Reports & Publications
Dell Networking Data Center AI Switch Fabric Dell PowerSwitch Z9864F-ON AI Fabric Congestion Mitigation Evaluation & LPO Ecosystem
Login or create an account to download this report
Abstract
Much more than most legacy traffic, AI training traffic is both latency-sensitive and bursty. Because many flows are synchronized, latency or dropped frames caused by congestion can have a ripple effect and degrade not just the session experiencing congestion but other flows in the training collective as well. The Solution? Avoid congestion at all costs - and that is just what Dell helps you do. Proprietary Dell enhancements to its Enterprise SONiC Distribution implement dynamic prioritization for AI (NCCL) traffic.

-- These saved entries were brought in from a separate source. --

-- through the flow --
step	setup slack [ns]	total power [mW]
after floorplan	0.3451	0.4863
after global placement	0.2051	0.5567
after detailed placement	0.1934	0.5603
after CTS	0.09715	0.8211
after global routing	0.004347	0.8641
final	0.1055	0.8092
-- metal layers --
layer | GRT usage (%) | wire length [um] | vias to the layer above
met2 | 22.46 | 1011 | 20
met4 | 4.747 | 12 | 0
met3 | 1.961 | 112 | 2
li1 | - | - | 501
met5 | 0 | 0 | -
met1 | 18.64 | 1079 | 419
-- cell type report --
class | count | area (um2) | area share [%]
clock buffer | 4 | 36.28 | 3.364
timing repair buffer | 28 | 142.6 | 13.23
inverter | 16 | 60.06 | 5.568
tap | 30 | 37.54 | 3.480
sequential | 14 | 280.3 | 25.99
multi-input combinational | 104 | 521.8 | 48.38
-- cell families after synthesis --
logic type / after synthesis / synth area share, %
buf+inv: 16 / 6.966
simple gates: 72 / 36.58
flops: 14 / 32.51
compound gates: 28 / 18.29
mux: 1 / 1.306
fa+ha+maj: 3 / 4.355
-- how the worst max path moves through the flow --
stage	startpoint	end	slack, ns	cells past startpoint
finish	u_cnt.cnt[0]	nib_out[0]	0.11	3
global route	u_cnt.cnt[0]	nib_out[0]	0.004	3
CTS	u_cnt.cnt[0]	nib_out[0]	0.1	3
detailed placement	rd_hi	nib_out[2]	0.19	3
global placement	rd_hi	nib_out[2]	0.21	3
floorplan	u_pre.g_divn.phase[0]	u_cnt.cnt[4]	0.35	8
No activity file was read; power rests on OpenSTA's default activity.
==> src/rtl/drm_pkg.sv <==
package drm_pkg;
  localparam logic [3:0] CMD_MRD  = 4'b0110;
  localparam logic [3:0] CMD_MRDL = 4'b1110;
  localparam logic [3:0] CMD_MRDM = 4'b1100;

  function automatic logic is_mem_read(input logic [3:0] cmd);
    return (cmd == CMD_MRD) || (cmd == CMD_MRDL) || (cmd == CMD_MRDM);
  endfunction
endpackage

==> src/rtl/drm_lowest.sv <==
module drm_lowest #(
  parameter int N  = 4,
  parameter int IW = 2
) (
  input  logic [N-1:0]  vec,
  output logic          found,
  output logic [IW-1:0] idx
);
  always_comb begin
    found = |vec;
    idx   = '0;
    for (int i = N - 1; i >= 0; i--) begin
      if (vec[i]) idx = IW'(i);
    end
  end
endmodule

==> src/rtl/drm_table.sv <==
module drm_table #(
  parameter int N_ENT = 4,
  parameter int AW    = 32,
  parameter int IW    = 2
) (
  input  logic                      clk,
  input  logic                      rst,
  input  logic                      alloc_en,
  input  logic [IW-1:0]             alloc_idx,
  input  logic [AW-1:0]             alloc_addr,
  input  logic [3:0]                alloc_cmd,
  input  logic                      retire_en,
  input  logic [IW-1:0]             retire_idx,
  input  logic [N_ENT-1:0]          rdy_set,
  output logic [N_ENT-1:0]          ent_valid,
  output logic [N_ENT-1:0]          ent_rdy,
  output logic [N_ENT-1:0][AW-1:0]  ent_addr,
  output logic [N_ENT-1:0][3:0]     ent_cmd
);
  logic [AW-1:0] addr_mem [N_ENT];
  logic [3:0]    cmd_mem  [N_ENT];

  always_ff @(posedge clk) begin
    if (alloc_en) begin
      addr_mem[alloc_idx] <= alloc_addr;
      cmd_mem[alloc_idx]  <= alloc_cmd;
    end
  end

  for (genvar g = 0; g < N_ENT; g++) begin : g_ent
    always_ff @(posedge clk) begin
      if (rst) begin
        ent_valid[g] <= 1'b0;
        ent_rdy[g]   <= 1'b0;
      end else if (alloc_en && alloc_idx == IW'(g)) begin
        ent_valid[g] <= 1'b1;
        ent_rdy[g]   <= 1'b0;
      end else if (retire_en && retire_idx == IW'(g)) begin
        ent_valid[g] <= 1'b0;
        ent_rdy[g]   <= 1'b0;
      end else if (rdy_set[g] && ent_valid[g]) begin
        ent_rdy[g]   <= 1'b1;
      end
    end
    assign ent_addr[g] = addr_mem[g];
    assign ent_cmd[g]  = cmd_mem[g];
  end
endmodule

==> src/rtl/drm_compare.sv <==
module drm_compare #(
  parameter int N_ENT = 4,
  parameter int AW    = 32
) (
  input  logic [AW-1:0]             req_addr,
  input  logic [3:0]                req_cmd,
  input  logic                      alias_en,
  input  logic [N_ENT-1:0]          ent_valid,
  input  logic [N_ENT-1:0][AW-1:0]  ent_addr,
  input  logic [N_ENT-1:0][3:0]     ent_cmd,
  output logic [N_ENT-1:0]          match
);
  for (genvar g = 0; g < N_ENT; g++) begin : g_cmp
    logic addr_eq, cmd_eq;
    assign addr_eq  = (ent_addr[g] == req_addr);
    assign cmd_eq   = (ent_cmd[g] == req_cmd);
    assign match[g] = ent_valid[g] && addr_eq && (alias_en || cmd_eq);
  end
endmodule

==> src/rtl/drm_matcher.sv <==
module drm_matcher #(
  parameter int N_ENT = 4,
  parameter int AW    = 32,
  localparam int IW   = (N_ENT > 1) ? $clog2(N_ENT) : 1
) (
  input  logic             clk,
  input  logic             rst,
  input  logic             req_valid,
  input  logic [AW-1:0]    req_addr,
  input  logic [3:0]       req_cmd,
  input  logic             alias_en,
  input  logic [N_ENT-1:0] cpl_rdy,
  output logic             rsp_valid,
  output logic             rsp_hit,
  output logic             rsp_retire,
  output logic             rsp_enq,
  output logic             rsp_retry,
  output logic [IW-1:0]    rsp_idx
);
  logic [N_ENT-1:0]         ent_valid, ent_rdy, match;
  logic [N_ENT-1:0][AW-1:0] ent_addr;
  logic [N_ENT-1:0][3:0]    ent_cmd;
  logic                     hit_any, free_any;
  logic [IW-1:0]            hit_idx, free_idx;
  logic                     is_rd, do_retire, do_wait, do_alloc, do_full;

  assign is_rd = req_valid && drm_pkg::is_mem_read(req_cmd);

  drm_compare #(.N_ENT(N_ENT), .AW(AW)) u_cmp (
    .req_addr (req_addr),
    .req_cmd  (req_cmd),
    .alias_en (alias_en),
    .ent_valid(ent_valid),
    .ent_addr (ent_addr),
    .ent_cmd  (ent_cmd),
    .match    (match)
  );

  drm_lowest #(.N(N_ENT), .IW(IW)) u_hit_pick (
    .vec  (match),
    .found(hit_any),
    .idx  (hit_idx)
  );

  drm_lowest #(.N(N_ENT), .IW(IW)) u_free_pick (
    .vec  (~ent_valid),
    .found(free_any),
    .idx  (free_idx)
  );

  assign do_retire = is_rd && hit_any && ent_rdy[hit_idx];
  assign do_wait   = is_rd && hit_any && !ent_rdy[hit_idx];
  assign do_alloc  = is_rd && !hit_any && free_any;
  assign do_full   = is_rd && !hit_any && !free_any;

  drm_table #(.N_ENT(N_ENT), .AW(AW), .IW(IW)) u_tbl (
    .clk       (clk),
    .rst       (rst),
    .alloc_en  (do_alloc),
    .alloc_idx (free_idx),
    .alloc_addr(req_addr),
    .alloc_cmd (req_cmd),
    .retire_en (do_retire),
    .retire_idx(hit_idx),
    .rdy_set   (cpl_rdy),
    .ent_valid (ent_valid),
    .ent_rdy   (ent_rdy),
    .ent_addr  (ent_addr),
    .ent_cmd   (ent_cmd)
  );

  always_ff @(posedge clk) begin
    if (rst) begin
      rsp_valid  <= 1'b0;
      rsp_hit    <= 1'b0;
      rsp_retire <= 1'b0;
      rsp_enq    <= 1'b0;
      rsp_retry  <= 1'b0;
      rsp_idx    <= '0;
    end else begin
      rsp_valid  <= req_valid;
      rsp_hit    <= do_retire;
      rsp_retire <= do_retire;
      rsp_enq    <= do_alloc;
      rsp_retry  <= do_wait || do_full;
      if (do_retire || do_wait) rsp_idx <= hit_idx;
      else if (do_alloc)        rsp_idx <= free_idx;
      else                      rsp_idx <= '0;
    end
  end
endmodule
## config.mk

```make
export PLATFORM = sky130hd
export DESIGN_NAME = spinloop_detector
export DESIGN_NICKNAME = d
export VERILOG_FILES = /design/src/rtl/spin_pkg.sv /design/src/rtl/spin_ctx_track.sv /design/src/rtl/spin_req_reg.sv /design/src/rtl/spinloop_detector.sv
export SDC_FILE = /design/constraint.sdc
export NUM_CORES = 1
export LEC_CHECK = 0
export CAP_MARGIN = 10
export CORE_AREA = 3 3 145 147
export DETAILED_ROUTE_END_ITERATION = 7
export DIE_AREA = 0 0 148 150
export GPL_ROUTABILITY_DRIVEN = 1
export HOLD_SLACK_MARGIN = 0.03
export SYNTH_ARGS = -nofsm -noshare
export SYNTH_HDL_FRONTEND = slang
export SYNTH_HIERARCHICAL = 1
export SYNTH_SLANG_ARGS = --single-unit
```

## constraint.sdc

```tcl
create_clock -name clk -period 2.1 [get_ports clk]
set_clock_uncertainty 0.2 [all_clocks]
set_input_delay 0.42 -clock clk [delete_from_list [all_inputs] [get_ports clk]]
set_output_delay 0.42 -clock clk [all_outputs]
set_load 0.01 [all_outputs]
```

## src/rtl/spin_pkg.sv

```systemverilog
package spin_pkg;

    typedef enum logic [2:0] {
        IC_OTHER  = 3'd0,
        IC_LOAD   = 3'd1,
        IC_TEST   = 3'd2,
        IC_BRANCH = 3'd3,
        IC_NOP    = 3'd4
    } iclass_e;

    typedef logic [2:0] pcount_t;

    localparam pcount_t CNT_IDLE   = 3'd0;
    localparam pcount_t CNT_LOADED = 3'd1;
    localparam pcount_t CNT_TESTED = 3'd2;
    localparam pcount_t CNT_BRANCH = 3'd3;
    localparam pcount_t CNT_ARMED  = 3'd4;

    // Step for the three non-load pattern members; anything out of place clears.
    function automatic pcount_t follow_step(iclass_e cls, pcount_t cur, logic src_ok);
        pcount_t nxt;
        nxt = CNT_IDLE;
        case (cls)
            IC_TEST:   if (cur == CNT_LOADED && src_ok) nxt = CNT_TESTED;
            IC_BRANCH: if (cur == CNT_TESTED) nxt = CNT_BRANCH;
            IC_NOP:    if (cur == CNT_BRANCH) nxt = CNT_ARMED;
            default:   nxt = CNT_IDLE;
        endcase
        return nxt;
    endfunction

endpackage

```

## src/rtl/spin_ctx_track.sv

```systemverilog
module spin_ctx_track
    import spin_pkg::*;
#(
    parameter int REG_W = 5,
    parameter int TAG_W = 8
) (
    input  logic             clk,
    input  logic             rst,
    input  logic             hit,
    input  iclass_e          cls,
    input  logic [REG_W-1:0] src,
    input  logic [REG_W-1:0] rd,
    input  logic [TAG_W-1:0] tag,
    output logic             fire
);

    pcount_t          cnt;
    logic [REG_W-1:0] held_rd;
    logic [TAG_W-1:0] held_tag;

    always_comb begin
        fire = hit && (cls == IC_LOAD) && (cnt == CNT_ARMED)
               && (rd == held_rd) && (tag == held_tag);
    end

    always_ff @(posedge clk) begin
        if (rst) begin
            cnt      <= CNT_IDLE;
            held_rd  <= '0;
            held_tag <= '0;
        end else if (hit) begin
            if (cls == IC_LOAD) begin
                if (fire) begin
                    cnt <= CNT_IDLE;
                end else begin
                    cnt      <= CNT_LOADED;
                    held_rd  <= rd;
                    held_tag <= tag;
                end
            end else begin
                cnt <= follow_step(cls, cnt, src == held_rd);
            end
        end
    end

endmodule

```

## src/rtl/spin_req_reg.sv

```systemverilog
module spin_req_reg #(
    parameter int NUM_CTX = 4,
    parameter int CTX_W   = 2,
    parameter int WIN_W   = 5,
    parameter int REG_W   = 5,
    parameter int TAG_W   = 8
) (
    input  logic               clk,
    input  logic               rst,
    input  logic [NUM_CTX-1:0] fire_en,
    input  logic [CTX_W-1:0]   ctx,
    input  logic [WIN_W-1:0]   win,
    input  logic [REG_W-1:0]   rd,
    input  logic [TAG_W-1:0]   tag,
    output logic               req_valid,
    output logic [CTX_W-1:0]   req_ctx,
    output logic [WIN_W-1:0]   req_win,
    output logic [REG_W-1:0]   req_rd,
    output logic [TAG_W-1:0]   req_tag,
    output logic [NUM_CTX-1:0] wait_set,
    output logic               sw_req
);

    logic any_fire;
    assign any_fire = |fire_en;

    always_ff @(posedge clk) begin
        if (rst) begin
            req_valid <= 1'b0;
            req_ctx   <= '0;
            req_win   <= '0;
            req_rd    <= '0;
            req_tag   <= '0;
            wait_set  <= '0;
            sw_req    <= 1'b0;
        end else begin
            req_valid <= any_fire;
            wait_set  <= fire_en;
            sw_req    <= any_fire;
            if (any_fire) begin
                req_ctx <= ctx;
                req_win <= win;
                req_rd  <= rd;
                req_tag <= tag;
            end
        end
    end

endmodule

```

## src/rtl/spinloop_detector.sv

```systemverilog
module spinloop_detector
    import spin_pkg::*;
#(
    parameter int NUM_CTX = 4,
    parameter int WIN_W   = 5,
    parameter int REG_W   = 5,
    parameter int TAG_W   = 8,
    localparam int CTX_W  = (NUM_CTX > 1) ? $clog2(NUM_CTX) : 1
) (
    input  logic               clk,
    input  logic               rst,
    input  logic               ex_valid,
    input  logic [CTX_W-1:0]   ex_ctx,
    input  logic [2:0]         ex_cls,
    input  logic [REG_W-1:0]   ex_src,
    input  logic [REG_W-1:0]   ex_rd,
    input  logic [WIN_W-1:0]   ex_win,
    input  logic [TAG_W-1:0]   ex_tag,
    input  logic [NUM_CTX-1:0] ctx_en,
    output logic               sync_valid,
    output logic [CTX_W-1:0]   sync_ctx,
    output logic [WIN_W-1:0]   sync_win,
    output logic [REG_W-1:0]   sync_rd,
    output logic [TAG_W-1:0]   sync_tag,
    output logic [NUM_CTX-1:0] set_wait,
    output logic               switch_req
);

    iclass_e            cls;
    logic [NUM_CTX-1:0] hit;
    logic [NUM_CTX-1:0] fire;
    logic [NUM_CTX-1:0] fire_en;

    assign cls     = iclass_e'(ex_cls);
    assign fire_en = fire & ctx_en;

    for (genvar c = 0; c < NUM_CTX; c++) begin : g_ctx
        assign hit[c] = ex_valid && (ex_ctx == CTX_W'(c));

        spin_ctx_track #(
            .REG_W(REG_W),
            .TAG_W(TAG_W)
        ) track_i (
            .clk (clk),
            .rst (rst),
            .hit (hit[c]),
            .cls (cls),
            .src (ex_src),
            .rd  (ex_rd),
            .tag (ex_tag),
            .fire(fire[c])
        );
    end

    spin_req_reg #(
        .NUM_CTX(NUM_CTX),
        .CTX_W  (CTX_W),
        .WIN_W  (WIN_W),
        .REG_W  (REG_W),
        .TAG_W  (TAG_W)
    ) out_i (
        .clk      (clk),
        .rst      (rst),
        .fire_en  (fire_en),
        .ctx      (ex_ctx),
        .win      (ex_win),
        .rd       (ex_rd),
        .tag      (ex_tag),
        .req_valid(sync_valid),
        .req_ctx  (sync_ctx),
        .req_win  (sync_win),
        .req_rd   (sync_rd),
        .req_tag  (sync_tag),
        .wait_set (set_wait),
        .sw_req   (switch_req)
    );

endmodule

```

==> flow_results.org <==
** Outcome
- Status :: finished with violations
- The final reports fail on negative setup slack.

** Timing
- Worst max-slew margin expressed relative to the limit :: 0.7634
- Setup repair after global routing missed its margin :: true
- Dividing the final minimum period by the clock period gives 1.044.
- Fmax :: ~0.46 GHz
- Setup violations remaining at the end of the flow were counted as 21.
- Final hold analysis gives a worst-case slack of between 200 and 300 ps.
- Hold Fails Final Rpt :: 0
- The number of max-slew violations in the final report was 0.
- Final worst-path setup slack :: -92.65 ps
- Time the final worst path needs with I/O delays and setup :: ~2200 ps
- Pin slew with the least headroom to its limit :: roughly 350 ps

** Placement
- At the end of routability-driven placement, the weighted congestion stood at between 0.8 and 0.9.
- Port-buffer cells :: 60
- Summed over all nets, the half-perimeter wirelength after detailed placement is roughly 9700 um.
- Including well taps, the total number of placed cells is between 900 and 1,000.

** Clock tree
- Clock tree synthesis selected as its root buffer the cell clkbuf_16.
- Clock-pin slew of the registers on the worst-case setup and hold paths :: around 70 ps
- Total clock sinks :: between 80 and 90
- Number of H-tree levels :: 3
- Maximum buffer depth of the clock tree :: 2
- The clock reaches the later pin of the worst-skew pair after around 360 ps.
- Hold repair after CTS inserted 0 buffers.
- Total clock buffers created by CTS :: 9
- TritonCTS clock tree :: done

** Floorplanning
- The floorplan step defined a die boundary enclosing ~22,000 um2.
- The initial utilization of the core area, before any placement, comes to 0.2478.
- The die is about 150 um wide.
- The total area inside the core boundary comes to 20,040 um2.
- Die Y-Extent :: about 150 um
- Boundary Pins :: slightly above 60
- Standard-cell row count :: 52

** Hold path
- The path with the worst hold slack has its endpoint at g_ctx[1].track_i/held_rd[3]$_SDFFE_PP0P_.
- In this run the most critical hold path is launched from ex_rd[3].
- Worst Hold Depth :: 4
- The tightest min-delay check is of the in2reg type.

** Critical path
- The most numerous cell type found on the critical path is nor4_4.
- Buffers and inverters on the worst path :: 2
- In this run the worst path has a maximum fanout of 4.
- Family of cells with the greatest summed delay on the critical path :: simple AND/OR/NAND/NOR gates
- For the worst setup path, the data arrival time is 2240 ps.
- Setup slack on the worst reg-to-reg path comes out at -90 ps.
- The worst register-to-register path begins at g_ctx[3].track_i/held_tag[4]$_SDFFE_PP0P_.
- Critical path data required time :: 2140 ps
- Endpoint class of the critical path :: register
- The critical path is of the reg2reg type.
- Maximum cell stage delay along the critical path :: roughly 360 ps
- The slowest stage of the critical path is the nor4_4 cell.
- CP Launch Type :: register
- The signal on the critical path passes through xnor2_2, nand4_1, nor4_4, and3_1, and2_4, nor4_4, buf_4, clkbuf_16, mux2i_1.
- The worst register-to-register path has a depth of 9.
- In this run the critical register-to-register path is captured at out_i/req_win[3]$_SDFFE_PP0P_.

** Pwr
- Worst voltage drop across the vdd grid :: about 250 uV
- Cell area power density :: roughly 500 nW/um2
- Leakage Power :: 2.783 nW

** Final layout
- After the flow finishes, the layout carries non-filler instances totaling 941.
- The repair_antennas step left the layout with diodes totalling 0.
- Total Nets Final :: roughly 700
- Syn-to-layout area delta :: 46.40%
- Most frequent standard cell in the layout excluding fill and tap cells :: nand2b_1
- FILL cells :: 2,102
- Leaving out fill and tap cells, the most frequent cells in the layout are nand2b_1 (140), dfxtp_1 (73), mux2i_1 (72), buf_4 (72), clkdlybuf4s50_1 (39).
- Of the cells placed in the final design, the portion with a size suffix greater than 1 is 0.2832.

** Synthesis
- Mapped Avg Cell Area :: 9.584 um2
- After synthesis the cells add up to slightly below 5000 um2.
- Synthesis inferred 89 register bits.
- Number of cells produced by synthesis :: 518
- Count of warnings emitted by yosys :: 6
- Count of flip-flops with a built-in enable after synthesis :: 0
- The share of the Yosys chip area taken by registers is 0.3589.
- Post-Syn Nets :: 553
- Post-synthesis async set-or-reset flop share :: 0
- Library cells used by synthesis :: 34
- Flip-flop cell with the highest count after synthesis :: dfxtp_1

** Drt
- After detailed routing, the average wire length per cell comes to around 14 um.
- The first TritonRoute pass finished after 4 iterations.
- Using the TritonRoute via totals, the vias-per-cell ratio works out to around 4.2.
- The detailed router finished its first iteration with 202 violations.
- DRC violation count after routing :: 0
- The detail route stage leaves a number of antenna-violating nets equal to 0.
- Total length of routed wires :: around 13,000 um
- Across all layers, the routed design uses 3,969 vias.

** GRT
- Maximum number of pins on one net before global-route repair :: slightly above 60
- First-pass GRT wire length :: 21,060 um
- In the global route stage, met1 resource usage came out at 0.1739.
- For this run the aggregate overflow at the end of global routing stands at 0.
- The number of global-route vias before repair is 3,919.
- The number of antenna violations at the first check in global routing was 0.
- The layer flagged by global routing as most heavily used is met2.
- For met2 alone, demand over resource in global routing was 0.1799.
- Global routing met3 resource utilization :: 0.02544
- Global-route usage over all layers :: 0.1217

** Run
- Max-cap viol count :: 0
## what timing repair did
action	in CTS	in global routing
gates cloned	3	0
setup endpoints to repair	80	38
endpoints found under the hold margin	0	0
buffers inserted	19	2
gates resized for setup	105	21
pin swaps	33	12
## kinds of logic after synthesis
family | after synthesis | share of synthesized area
xor+xnor | 72 | 0.1270
flops | 89 | 0.3589
compound gates | 28 | 0.04234
buf+inv | 27 | 0.03024
mux | 72 | 0.1452
simple gates | 230 | 0.2964
## through the flow
step                power (mW)  utilization  TNS, ps  cell area (um2)  setup slack (ps)
CTS                      3.785       0.3586   -647.7             7187            -66.19
finish                   3.743       0.3627    -1619             7268            -92.65
floorplan                1.958            -        0             4965             36.42
global route             3.912       0.3627    -2559             7268            -141.8
detailed placement       2.226       0.3252   -47520             6516            -843.0
global placement         2.226       0.3252   -46880             6516            -822.4
## layer usage
metal  share of wire  up-vias
met4           0.017        0
met2            0.42       77
met3           0.051       15
met1            0.51     1834
li1                -     2043
met5               0        -
## sequential cells by signal (all words and copies together) (netlist names)
register                flops
g_ctx.track_i/cnt          12
out_i/req_rd                5
out_i/req_win               5
g_ctx.track_i/held_tag     32
out_i/req_ctx               2
out_i/wait_set              4
g_ctx.track_i/held_rd      20
out_i/sw_req                1
out_i/req_tag               8
## how the worst max path moves through the flow
stage	start	to	slack [ps]	cells past startpoint
2_1_floorplan	ex_ctx[0]	out_i/req_ctx[0]$_SDFFE_PP0P_	40	8
3_3_place_gp	ex_tag[0]	out_i/req_tag[3]$_SDFFE_PP0P_	-820	10
3_5_place_dp	ex_tag[0]	out_i/req_tag[4]$_SDFFE_PP0P_	-840	10
4_1_cts	g_ctx[3].track_i/held_tag[0]$_SDFFE_PP0P_	out_i/req_tag[4]$_SDFFE_PP0P_	-70	9
5_1_grt	g_ctx[3].track_i/held_tag[4]$_SDFFE_PP0P_	out_i/req_rd[4]$_SDFFE_PP0P_	-140	9
6_report	g_ctx[3].track_i/held_tag[4]$_SDFFE_PP0P_	out_i/req_win[3]$_SDFFE_PP0P_	-90	9
## power breakdown
group          internal (mW)  leakage, nW  switching, mW
combinational          0.282         1.93          0.235
sequential              1.70        0.726         0.0100
clock                  0.812        0.126          0.706
total                   2.79         2.78          0.952
## final cells by class
cell class | count | area (um2) | share of cell area
clock buffers | 11 | 232.7 | 0.03202
clock inverters | 5 | 41.29 | 0.005681
inverters | 4 | 15.01 | 0.002066
multi-input cells | 402 | 3278 | 0.4510
flip-flops and latches | 89 | 1804 | 0.2482
well taps | 270 | 337.8 | 0.04648
repair buffers | 160 | 1559 | 0.2145
## cell usage after synthesis, types with 6 or more instances
cell type	n	share of area
clkbuf_1	16	0.012
nand2b_1	140	0.18
mux2i_1	72	0.15
or2b_1	8	0.012
a21oi_1	8	0.0081
buf_6	6	0.014
xor2_1	16	0.028
nand4_1	8	0.010
nor2b_1	7	0.0088
xnor2_1	56	0.099
dfxtp_1	89	0.36
nand2_1	8	0.0060
nor2_1	9	0.0068
nand3_1	12	0.012
## worst reg2reg max path, delay by kind of cell (launching register included)
family	cells	cell delay (ps)
AND/OR/NAND/NOR	5	1010
buffers and inverters	2	280
XOR/XNOR	1	150
multiplexers	1	110
flip-flops	1	340
No activity file was read; power rests on OpenSTA's default activity.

Dell Technologies commissioned Tolly to evaluate its RDMA over Converged Ethernet (RoCE), one of its many dynamic congestion mitigation networking features, in its networking operating system Dell Enterprise SONiC using the Dell PowerSwitch Z9864F-ON 800GbE. The demonstration included the evaluation of various options for supporting linear pluggable optics (LPO) in addition to traditional, DSP-based optical connections.
The Dell PowerSwitch Z9864F-ON fabric demonstrated dynamic prioritization of AI (NCCL) traffic. This AI training session traffic was unable to reach its destination without Dell’s dynamic prioritization. Additionally, the Dell PowerSwitch and Dell PowerEdge server environment demonstrated support for DR8-400GbE LPO, DR4 LPO, and VR4400GbE LPO.